Stored data entries:
[Start of section]

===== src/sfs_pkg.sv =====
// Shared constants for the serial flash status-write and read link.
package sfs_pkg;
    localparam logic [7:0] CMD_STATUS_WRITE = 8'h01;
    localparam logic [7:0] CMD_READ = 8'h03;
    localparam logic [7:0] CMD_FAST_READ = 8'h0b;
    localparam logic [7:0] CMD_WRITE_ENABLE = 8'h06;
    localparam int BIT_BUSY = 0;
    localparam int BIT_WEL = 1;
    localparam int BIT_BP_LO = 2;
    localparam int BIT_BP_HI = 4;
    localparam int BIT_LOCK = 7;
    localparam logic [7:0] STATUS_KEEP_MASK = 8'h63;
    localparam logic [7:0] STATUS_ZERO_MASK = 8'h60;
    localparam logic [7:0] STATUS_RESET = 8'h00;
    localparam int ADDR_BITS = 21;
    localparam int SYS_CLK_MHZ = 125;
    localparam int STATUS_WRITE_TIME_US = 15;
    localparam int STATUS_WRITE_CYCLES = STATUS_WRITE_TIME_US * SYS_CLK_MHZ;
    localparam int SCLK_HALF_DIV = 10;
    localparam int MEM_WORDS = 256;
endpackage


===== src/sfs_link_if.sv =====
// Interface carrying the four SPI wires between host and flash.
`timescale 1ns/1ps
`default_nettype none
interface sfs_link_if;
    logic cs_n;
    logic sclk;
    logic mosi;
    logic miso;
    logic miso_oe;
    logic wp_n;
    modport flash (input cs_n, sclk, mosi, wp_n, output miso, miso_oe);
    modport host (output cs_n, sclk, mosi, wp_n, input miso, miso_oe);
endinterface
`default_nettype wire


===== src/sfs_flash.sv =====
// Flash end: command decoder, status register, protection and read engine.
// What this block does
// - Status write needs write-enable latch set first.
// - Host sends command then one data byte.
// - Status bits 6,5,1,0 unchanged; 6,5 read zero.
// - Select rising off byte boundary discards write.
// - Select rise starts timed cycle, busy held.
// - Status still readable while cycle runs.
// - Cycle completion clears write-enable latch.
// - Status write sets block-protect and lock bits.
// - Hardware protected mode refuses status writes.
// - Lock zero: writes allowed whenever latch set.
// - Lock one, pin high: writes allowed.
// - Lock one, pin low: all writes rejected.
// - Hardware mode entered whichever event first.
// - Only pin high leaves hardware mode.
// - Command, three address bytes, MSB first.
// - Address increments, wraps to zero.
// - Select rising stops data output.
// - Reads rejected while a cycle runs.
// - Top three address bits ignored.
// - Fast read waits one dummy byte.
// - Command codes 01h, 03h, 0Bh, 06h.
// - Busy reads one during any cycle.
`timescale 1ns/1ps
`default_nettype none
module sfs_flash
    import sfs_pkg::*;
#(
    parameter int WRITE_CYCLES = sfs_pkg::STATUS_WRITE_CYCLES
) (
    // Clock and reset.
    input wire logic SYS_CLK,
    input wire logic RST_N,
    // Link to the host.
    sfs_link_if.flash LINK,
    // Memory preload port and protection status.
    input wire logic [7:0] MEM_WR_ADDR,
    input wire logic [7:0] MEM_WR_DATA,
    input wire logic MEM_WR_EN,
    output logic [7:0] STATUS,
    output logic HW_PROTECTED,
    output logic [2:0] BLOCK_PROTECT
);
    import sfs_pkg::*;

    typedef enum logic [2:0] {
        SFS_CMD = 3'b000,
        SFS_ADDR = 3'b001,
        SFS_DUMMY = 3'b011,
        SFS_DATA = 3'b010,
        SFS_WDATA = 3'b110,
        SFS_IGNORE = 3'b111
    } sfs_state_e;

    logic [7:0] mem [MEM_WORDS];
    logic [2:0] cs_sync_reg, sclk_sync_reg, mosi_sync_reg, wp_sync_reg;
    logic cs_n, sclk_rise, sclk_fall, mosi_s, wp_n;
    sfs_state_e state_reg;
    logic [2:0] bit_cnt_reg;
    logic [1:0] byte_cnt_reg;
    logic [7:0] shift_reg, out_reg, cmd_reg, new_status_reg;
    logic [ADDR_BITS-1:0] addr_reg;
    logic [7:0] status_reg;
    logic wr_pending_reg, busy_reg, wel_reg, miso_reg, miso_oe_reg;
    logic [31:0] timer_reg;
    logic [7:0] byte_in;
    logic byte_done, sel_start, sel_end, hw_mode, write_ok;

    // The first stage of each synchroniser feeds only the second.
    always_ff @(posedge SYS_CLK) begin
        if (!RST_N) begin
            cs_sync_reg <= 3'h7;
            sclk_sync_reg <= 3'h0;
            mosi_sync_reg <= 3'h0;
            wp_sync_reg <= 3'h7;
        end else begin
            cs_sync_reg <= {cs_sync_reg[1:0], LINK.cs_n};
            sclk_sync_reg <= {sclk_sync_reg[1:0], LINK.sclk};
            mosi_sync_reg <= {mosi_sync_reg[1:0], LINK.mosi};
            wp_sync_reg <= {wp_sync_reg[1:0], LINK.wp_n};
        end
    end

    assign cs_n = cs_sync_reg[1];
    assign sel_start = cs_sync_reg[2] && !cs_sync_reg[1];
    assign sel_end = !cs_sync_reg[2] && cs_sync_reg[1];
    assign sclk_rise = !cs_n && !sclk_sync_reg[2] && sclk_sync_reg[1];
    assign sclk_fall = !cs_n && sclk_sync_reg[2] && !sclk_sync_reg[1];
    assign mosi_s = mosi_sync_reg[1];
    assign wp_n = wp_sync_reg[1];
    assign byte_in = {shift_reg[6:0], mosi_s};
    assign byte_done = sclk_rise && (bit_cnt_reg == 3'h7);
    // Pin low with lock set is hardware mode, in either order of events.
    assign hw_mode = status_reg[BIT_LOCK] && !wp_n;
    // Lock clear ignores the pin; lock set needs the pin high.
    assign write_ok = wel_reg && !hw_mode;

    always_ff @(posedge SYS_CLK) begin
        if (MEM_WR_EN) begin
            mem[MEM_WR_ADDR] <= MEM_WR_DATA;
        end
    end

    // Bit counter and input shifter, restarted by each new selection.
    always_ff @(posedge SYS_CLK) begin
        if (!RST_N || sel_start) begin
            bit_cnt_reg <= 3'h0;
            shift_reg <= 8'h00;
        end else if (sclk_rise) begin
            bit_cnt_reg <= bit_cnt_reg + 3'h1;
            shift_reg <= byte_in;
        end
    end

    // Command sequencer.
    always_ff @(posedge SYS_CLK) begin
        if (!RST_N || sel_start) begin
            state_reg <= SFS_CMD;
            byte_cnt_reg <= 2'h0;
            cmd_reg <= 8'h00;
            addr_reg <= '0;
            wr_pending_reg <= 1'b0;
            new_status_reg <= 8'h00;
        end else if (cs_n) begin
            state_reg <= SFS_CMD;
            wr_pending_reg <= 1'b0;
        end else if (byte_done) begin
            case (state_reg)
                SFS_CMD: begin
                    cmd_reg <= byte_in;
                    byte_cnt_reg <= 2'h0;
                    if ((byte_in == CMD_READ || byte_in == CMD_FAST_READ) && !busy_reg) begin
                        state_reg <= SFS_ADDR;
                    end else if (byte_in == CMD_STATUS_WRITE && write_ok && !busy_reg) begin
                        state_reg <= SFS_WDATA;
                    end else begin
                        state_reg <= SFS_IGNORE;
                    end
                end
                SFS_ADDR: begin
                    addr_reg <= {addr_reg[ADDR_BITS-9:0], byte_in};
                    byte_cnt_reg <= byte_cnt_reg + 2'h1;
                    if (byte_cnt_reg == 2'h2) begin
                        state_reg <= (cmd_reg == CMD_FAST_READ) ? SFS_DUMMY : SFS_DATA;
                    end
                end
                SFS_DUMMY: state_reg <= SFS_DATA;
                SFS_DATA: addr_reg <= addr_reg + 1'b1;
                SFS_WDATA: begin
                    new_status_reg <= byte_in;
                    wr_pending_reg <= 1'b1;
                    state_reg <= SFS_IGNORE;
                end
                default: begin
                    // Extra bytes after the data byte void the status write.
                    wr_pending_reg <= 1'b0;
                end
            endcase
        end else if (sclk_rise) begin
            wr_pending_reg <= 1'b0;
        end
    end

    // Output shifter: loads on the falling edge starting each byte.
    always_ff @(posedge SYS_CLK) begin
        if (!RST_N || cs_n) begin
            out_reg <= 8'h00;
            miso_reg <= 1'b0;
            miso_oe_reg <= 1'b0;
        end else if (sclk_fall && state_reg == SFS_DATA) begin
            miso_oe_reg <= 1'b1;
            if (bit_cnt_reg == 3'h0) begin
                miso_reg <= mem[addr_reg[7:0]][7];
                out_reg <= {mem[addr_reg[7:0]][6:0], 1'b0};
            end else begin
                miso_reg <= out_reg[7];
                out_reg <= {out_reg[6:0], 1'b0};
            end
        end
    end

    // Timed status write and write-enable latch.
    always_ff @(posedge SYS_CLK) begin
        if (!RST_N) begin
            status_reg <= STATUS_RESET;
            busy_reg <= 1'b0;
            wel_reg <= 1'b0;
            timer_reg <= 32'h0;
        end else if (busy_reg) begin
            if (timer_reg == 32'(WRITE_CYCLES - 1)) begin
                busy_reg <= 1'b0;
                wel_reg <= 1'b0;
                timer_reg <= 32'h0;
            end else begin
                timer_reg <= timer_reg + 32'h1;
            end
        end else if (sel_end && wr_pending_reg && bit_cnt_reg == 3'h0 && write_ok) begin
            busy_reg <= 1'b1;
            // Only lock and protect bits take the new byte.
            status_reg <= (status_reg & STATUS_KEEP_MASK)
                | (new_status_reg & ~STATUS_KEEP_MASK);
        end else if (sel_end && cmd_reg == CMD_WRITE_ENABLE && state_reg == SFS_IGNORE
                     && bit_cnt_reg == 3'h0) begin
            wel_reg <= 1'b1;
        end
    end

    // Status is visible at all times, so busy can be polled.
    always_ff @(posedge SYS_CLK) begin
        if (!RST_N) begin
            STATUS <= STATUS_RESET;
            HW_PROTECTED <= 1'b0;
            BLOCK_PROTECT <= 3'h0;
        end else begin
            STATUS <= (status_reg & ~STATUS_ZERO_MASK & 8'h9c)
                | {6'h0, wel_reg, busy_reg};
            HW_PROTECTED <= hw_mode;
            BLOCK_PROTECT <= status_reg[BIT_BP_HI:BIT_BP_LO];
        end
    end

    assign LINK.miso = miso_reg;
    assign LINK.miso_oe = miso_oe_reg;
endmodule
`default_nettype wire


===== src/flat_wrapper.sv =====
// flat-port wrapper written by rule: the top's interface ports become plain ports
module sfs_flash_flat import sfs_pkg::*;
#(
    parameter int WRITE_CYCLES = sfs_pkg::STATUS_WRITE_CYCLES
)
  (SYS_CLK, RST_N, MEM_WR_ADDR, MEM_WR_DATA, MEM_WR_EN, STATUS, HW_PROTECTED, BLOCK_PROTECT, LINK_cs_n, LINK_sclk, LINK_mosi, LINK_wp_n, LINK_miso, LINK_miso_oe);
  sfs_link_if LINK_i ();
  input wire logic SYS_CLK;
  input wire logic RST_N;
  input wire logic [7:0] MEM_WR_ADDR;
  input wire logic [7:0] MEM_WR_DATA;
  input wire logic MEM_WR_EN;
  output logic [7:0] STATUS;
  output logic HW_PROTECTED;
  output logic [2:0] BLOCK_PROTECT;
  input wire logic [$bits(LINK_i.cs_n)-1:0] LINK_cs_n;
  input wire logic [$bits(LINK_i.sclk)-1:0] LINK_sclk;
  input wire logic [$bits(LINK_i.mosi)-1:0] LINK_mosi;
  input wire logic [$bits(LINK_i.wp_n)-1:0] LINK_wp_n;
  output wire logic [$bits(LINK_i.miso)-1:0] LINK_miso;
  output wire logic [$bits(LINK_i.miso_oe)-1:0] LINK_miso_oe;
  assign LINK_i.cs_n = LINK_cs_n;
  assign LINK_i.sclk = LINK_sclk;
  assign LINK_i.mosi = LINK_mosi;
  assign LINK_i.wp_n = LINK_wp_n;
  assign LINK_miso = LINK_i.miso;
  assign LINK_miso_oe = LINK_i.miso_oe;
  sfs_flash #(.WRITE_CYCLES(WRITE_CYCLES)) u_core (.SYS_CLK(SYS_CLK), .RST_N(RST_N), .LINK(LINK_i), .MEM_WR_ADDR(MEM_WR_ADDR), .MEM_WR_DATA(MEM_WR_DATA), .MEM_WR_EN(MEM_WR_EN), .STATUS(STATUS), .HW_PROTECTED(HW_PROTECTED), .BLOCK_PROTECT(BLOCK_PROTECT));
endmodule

[End of section]

* _What to do_
Collect each line of the entries that has the word "needs", copying it in full.

* _Solved exercise_
// - Status write needs write-enable latch set first.
    // Lock clear ignores the pin; lock set needs the pin high.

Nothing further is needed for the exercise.